My question is to the Treasurer. The government has already cut almost a billion dollars from clean energy and public good R&D and still plans to axe Australia's leading clean energy agencies, ARENA and the CEFC. If you really want us to believe the government has travelled down the road to Damascus on the way to Paris, instead of ripping out another $23 billion from clean energy research, development and investment, will you commit, here and now, to retaining the Australian Renewable Energy Agency and the Clean Energy Finance Corporation and doubling their budgets?

2:15 pm

Photo of Scott MorrisonScott Morrison (Cook, Liberal Party, Treasurer) Share this | | Hansard source

I am glad to see that the Greens and Labor are, once again, in a very strong alliance on these issues. There is a very strong alliance between the Greens and Labor when it comes to these issues, when it comes to economic policy and when it comes to how money should just be spent willy-nilly well off into the future. There is a strong bond between Labor and the Greens on these issues—a bond which will never be broken, I suspect.

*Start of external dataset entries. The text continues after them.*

### config.mk
export PLATFORM = sky130hd
export DESIGN_NAME = fetch_ctrl
export DESIGN_NICKNAME = d
export VERILOG_FILES = /design/src/rtl/fetch_ctrl.sv
export SDC_FILE = /design/constraint.sdc
export NUM_CORES = 1
export LEC_CHECK = 0
export BUFFER_PORTS_ARGS = -buffer_cell sky130_fd_sc_hd__buf_2
export CORE_MARGIN = 2
export CORE_UTILIZATION = 50
export DETAILED_ROUTE_END_ITERATION = 10
export PLACE_DENSITY_LB_ADDON = 0.2
export SLEW_MARGIN = 20
export SYNTH_ARGS = -nofsm -noshare
export SYNTH_HDL_FRONTEND = slang
export SYNTH_SLANG_ARGS = --single-unit
### constraint.sdc
create_clock -name clk -period 2.4 [get_ports clk]
set_clock_uncertainty 0.05 [all_clocks]
set_input_delay 0.48 -clock clk [delete_from_list [all_inputs] [get_ports clk]]
set_output_delay 0.48 -clock clk [all_outputs]
set_load 0.01 [all_outputs]
### src/rtl/fetch_ctrl.sv
// Instruction fetch sequencer: owns the PC, drives the imem req/ack handshake and
// buffers one word for decode. Optional MISALIGN_TRAP_EN adds a sticky misaligned trap.
module fetch_ctrl #(
  parameter int unsigned        ADDR_W   = 32,
  parameter logic [ADDR_W-1:0] RESET_PC = '0
) (
  input  logic              clk,
  input  logic              nRst,
  input  logic              stall,
  input  logic              b_out,
  input  logic              jump,
  input  logic [ADDR_W-1:0] target,
  output logic              imem_req,
  output logic [ADDR_W-1:0] imem_addr,
  input  logic              imem_ack,
  input  logic [31:0]       imem_rdata,
  output logic [31:0]       instr,
  output logic              instr_valid,
  output logic [ADDR_W-1:0] pc_out,
`ifdef MISALIGN_TRAP_EN
  output logic              misaligned,
`endif
  output logic              flush
);

  typedef enum logic [1:0] {S_BOOT, S_FETCH, S_HOLD, S_DROP} state_t;

  localparam logic [31:0] NOP = 32'h0000_0013;

  state_t            state_q, state_d;
  logic [ADDR_W-1:0] pc_q, pc_d;
  logic [ADDR_W-1:0] addr_q;
  logic [ADDR_W-1:0] tgt;
  logic              tgt_bad;
  logic              halted;
  logic              redirect, accept, ack_ok;
  logic              load_word, clr_valid;

`ifdef MISALIGN_TRAP_EN
  logic misal_q;
  assign tgt      = target;
  assign tgt_bad  = (target[1:0] != 2'b00);
  assign halted   = misal_q;
  assign misaligned = misal_q;
`else
  assign tgt      = target & ~ADDR_W'(3);
  assign tgt_bad  = 1'b0;
  assign halted   = 1'b0;
`endif

  assign redirect = b_out | jump;
  // Once trapped, further redirects are not accepted; the pipeline stays empty.
  assign accept   = redirect && (state_q != S_BOOT) && !halted;
  assign ack_ok   = imem_ack && imem_req;

  always_comb begin
    state_d   = state_q;
    pc_d      = pc_q;
    load_word = 1'b0;
    clr_valid = 1'b0;
    imem_req  = 1'b0;
    case (state_q)
      S_BOOT: state_d = S_FETCH;
      S_FETCH: begin
        imem_req = !halted;
        if (accept) begin
          clr_valid = 1'b1;
          pc_d      = tgt_bad ? pc_q : tgt;
          state_d   = ack_ok ? S_FETCH : S_DROP;
        end else if (ack_ok) begin
          load_word = 1'b1;
          pc_d      = pc_q + ADDR_W'(4);
          state_d   = S_HOLD;
        end
      end
      S_HOLD: begin
        if (accept) begin
          clr_valid = 1'b1;
          pc_d      = tgt_bad ? pc_q : tgt;
          state_d   = S_FETCH;
        end else if (!stall) begin
          clr_valid = 1'b1;
          state_d   = S_FETCH;
        end
      end
      S_DROP: begin
        // Outstanding request must complete even after a trap.
        imem_req = 1'b1;
        if (accept) begin
          clr_valid = 1'b1;
          pc_d      = tgt_bad ? pc_q : tgt;
          state_d   = ack_ok ? S_FETCH : S_DROP;
        end else if (ack_ok) begin
          state_d   = S_FETCH;
        end
      end
      default: state_d = S_BOOT;
    endcase
  end

  assign imem_addr = addr_q;

  always_ff @(posedge clk or negedge nRst) begin
    if (!nRst) begin
      state_q     <= S_BOOT;
      pc_q        <= RESET_PC;
      addr_q      <= RESET_PC;
      instr       <= NOP;
      instr_valid <= 1'b0;
      pc_out      <= RESET_PC;
      flush       <= 1'b0;
    end else begin
      state_q <= state_d;
      pc_q    <= pc_d;
      // Address only moves when entering/staying in FETCH, i.e. req low or ack cycle.
      if (state_d == S_FETCH) addr_q <= pc_d;
      flush <= accept;
      if (load_word) begin
        instr       <= imem_rdata;
        pc_out      <= pc_q;
        instr_valid <= 1'b1;
      end else if (clr_valid) begin
        instr_valid <= 1'b0;
      end
    end
  end

`ifdef MISALIGN_TRAP_EN
  always_ff @(posedge clk or negedge nRst) begin
    if (!nRst)                  misal_q <= 1'b0;
    else if (accept && tgt_bad) misal_q <= 1'b1;
  end
`endif

endmodule
==> impl_results.md <==
* Core box area at approximately 12,000 µm²
* Die ar. at 13,100 µm²
* Final core utilization at 66.0%
* DR WL/cell at 18.6 µm
* Clock latency on the worst-skew pair at between 0.4 and 0.5 ns
* Final cell count without fillers at about 850
* Post-placement cell count at around 820
* Drt drc at 0
* Post-Syn Area at about 6100 µm²
* Sequential share of the synthesized area at between 50 and 60%
* Crit path DAT at roughly 2.6 ns
* Placer Congestion at approximately 0.9
* Worst Setup Start Kind: flop
* Net count, final at approximately 760
* Layout area overhead at 29.9%
* Clock sinks at 132
* Slew Viols, Final at 0
* Cell count after synthesis at approximately 500
* Synth warnings at 0
* Worst Max-Slew Pin Slew at 0.690 ns
* Initial antenna violation count at 0
* Largest net degree at the start of global routing at between 50 and 60
* H-tree depth at 4
* Drt pass-1 iters at 5
* Worst-path clk slew at 0.06 ns
* DP HPWL at around 11,000 µm
* Count of unique library cells instantiated by Yosys at 68
* DR iter-0 viols at 276
* Via count at around 5,000
* # Max-Cap Violations at 0
* Synth Flop Type: dfrtp_1
* Met2 wire length at approximately 7500 µm
* Share of cells above drive strength 1 at between 40% and 50%
* Clock period minus worst slack at ~2.3 ns
* Crit. Startpoint: state_q[0]
* FMAX at ~440 MHz
* Vias per inst at 5.71
* Post-synth EDFFs at 0
* FP Rows at 40
* Outcome: finished clean
* Starting Density at about half
* Crit path capture type: flop
* Origin of the worst min-delay path: imem_rdata[14]
* Total grt overflow at 0
* CTS tree: yes
* Top Layer Used: met4
* RSZ-0062 raised after global routing: false
* Slowest-stage cell, CP: or4_4
* Vias in the first global route at just under 5,000
* WL final at around 16,000 µm
* Max clock buf depth at 2
* Hold Vio Cnt, Final at 0
* RR Startpoint: state_q[0]
* Syn_area_per_cell at ~12 µm²
* Static leakage at about 3.7 nW
* IO Port Bufs at approximately 170
* DIE HEIGHT at 114 µm
* Post-Syn Nets at about 570
* Final setup fails at 0
* Max incr delay on CP at 0.54 ns
* Inserted Diodes at 0
* Normalized max-slew margin at 53.8%
* Req. time, crit path at 2.70 ns
* First-pass GRT wire length at 25,800 µm
* Final worst-path cycle share at between 90% and 100%
* Met3 routed WL at about 1000 µm
* Routed Antenna Nets at 0
* Fraction of registers with async set/reset at between 90% and 100%
* Critical-path maximum fanout at 15
* Overall Global Routing Usage at between 20 and 30%
* FF+latch count, synth at around 130
* Root Buffer Master: clkbuf_16
* Wl on met1 at 6910 µm
* Cell Pwr Density at 932 nW/µm²
* TNS Setup at 0 ns
* Boundary Pins at between 150 and 200
* Hold Path Class: primary input to flop
* Setup CP Type: flop to flop
* Die W at 114 µm
* Crit-path cells: buf_4 > nand2b_4 > or4_4 > o41ai_2 > o211a_1 > mux2_1
* VDD IR max at a little under 0.0006 V
* Num CTS Buffers at 17
-- power by group --
part	switching [W]	internal [W]	leakage, nW
combinational	0.000875	0.000861	1.81
clock	0.000968	0.00158	0.275
sequential	0.000323	0.00276	1.57
total	0.00217	0.00520	3.65
-- sequential cells by signal (all words and copies together), names as in the netlist --
register     count
flush            1
imem_addr       32
instr           32
instr_valid      1
pc_out          32
pc_q            32
state_q          2
-- cells by family (layout without fill, tap and decap cells) --
family	Yosys count	after routing	share of synthesized area [%]
multiplexers	93	93	17.2
flip-flops	132	132	54.4
AND/OR/NAND/NOR	153	153	14.8
XOR/XNOR	8	8	1.15
AO/OA/AOI/OAI	75	75	8.95
buffers and inverters	41	242	3.39
adder cells (fa/ha/maj)	1	1	0.206
-- per-layer routing --
metal / GRT usage, % / vias up
met3: 6.62 / 27
li1: - / 2255
met4: 9.84 / 0
met5: 0 / -
met2: 39.9 / 165
met1: 34.6 / 2408
-- critical path: cells and delay by family, from the launching register on --
| kind | cells | cell delay (ns) |
|---|---|---|
| muxes | 1 | 0.14 |
| DFF | 1 | 0.49 |
| and+or+nand+nor | 2 | 0.67 |
| AOI/OAI and AO/OA | 2 | 0.58 |
| buffers and inverters | 1 | 0.29 |
-- synth_stat cells, drive strengths merged, types with 4 or more instances --
cell type | count | share of area (%)
dfrtp | 129 | 53
mux2 | 90 | 17
nand2 | 28 | 1.7
nor2 | 26 | 1.6
buf | 24 | 2.3
nand3 | 24 | 2.1
nand4 | 17 | 2.1
a21oi | 12 | 0.99
and3 | 11 | 1.1
clkbuf | 11 | 0.68
o21ai | 10 | 0.82
o22ai | 10 | 1.0
nor3 | 9 | 0.74
nor4 | 8 | 1.3
a31oi | 6 | 0.62
and4 | 6 | 0.86
inv | 6 | 0.37
a211oi | 5 | 0.62
xor2 | 5 | 0.72
a22oi | 4 | 0.72
and2 | 4 | 0.41
o211ai | 4 | 0.49
or4 | 4 | 0.56
-- cell type report --
| class | instances | area (µm²) |
|---|---|---|
| Multi-Input combinational cell | 330 | 2580 |
| Clock buffer | 20 | 457 |
| Timing Repair Buffer | 205 | 1220 |
| Sequential cell | 132 | 3310 |
| Fill cell | 966 | 4060 |
| Clock inverter | 11 | 126 |
| Inverter | 6 | 22.5 |
| Tap cell | 147 | 184 |
-- path summary, 6_finish.rpt --
path	end	slack, ns	depth (start not counted)
worst min register to register	imem_addr[24]	0.43	2
max in group asynchronous	pc_q[25]	1.14	3
worst max register to register	imem_addr[20]	0.12	6
worst max-delay path	imem_addr[20]	0.12	6
worst min-delay path	instr[14]	0.24	2
min in group asynchronous	pc_q[21]	0.53	2
-- stage by stage --
| step | area (µm²) | setup WS (ns) | hold WS (ns) | power (W) |
|---|---|---|---|---|
| after floorplan | 6080 | 0.272 | 0.134 | 0.00402 |
| after global placement | 7310 | 0.122 | 0.402 | 0.00479 |
| after detailed placement | 7310 | 0.0698 | 0.410 | 0.00486 |
| after CTS | 7900 | 0.136 | 0.229 | 0.00743 |
| after global routing | 7900 | 0.0278 | 0.229 | 0.00773 |
| final | 7900 | 0.120 | 0.241 | 0.00737 |
-- timing repair --
item	in CTS	in global routing
setup buffers	0	0
hold buffers	1	0
gates resized for setup	0	0
hold endpoints to repair	48	0
-- layout by cell type (no fill, tap or decap), drive strengths merged, types with 8 or more instances in the layout --
cell	instances
inv	8
nand4	17
o21ai	10
buf	204
nor4	8
nand2	28
o22ai	10
nor3	9
clkbuf	20
a21oi	12
nand3	24
mux2	90
dfrtp	129
and3	11
nor2	26
Note: power is estimated with default switching activity, not from simulation.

But when it comes to the matters that the member has raised, the government's policy remains exactly as we have presented it to the Senate and we have no plans to change that. What we have done is: we have gone down the path of actually meeting our Kyoto Mark 1 targets. Australia is meeting those targets. It will meet that target, and we are going to that conference in Paris with a target of 26 to 28 per cent, which is a measured, responsible, calibrated response to the challenges that we face.

There is an alternative proposal, which I know the Greens would be very interested in—and I suspect they wrote the crib notes for the opposition on what it should be—with a 45 per cent reduction in emissions. That is what those opposite are proposing, egged on by the Greens. What we see from those opposite, when we come to this, when it comes to the economy is: some of us in this place will remember the older computer game, Pac-Man; the opposition and the Greens, when it comes to this issue, are like a pacman, just going around gobbling up jobs, gobbling up the economy and gobbling up the budget. Do you know what happens at the end of Pac-Man? It is game over—and that is what it would be for the economy if you were ever let near it again.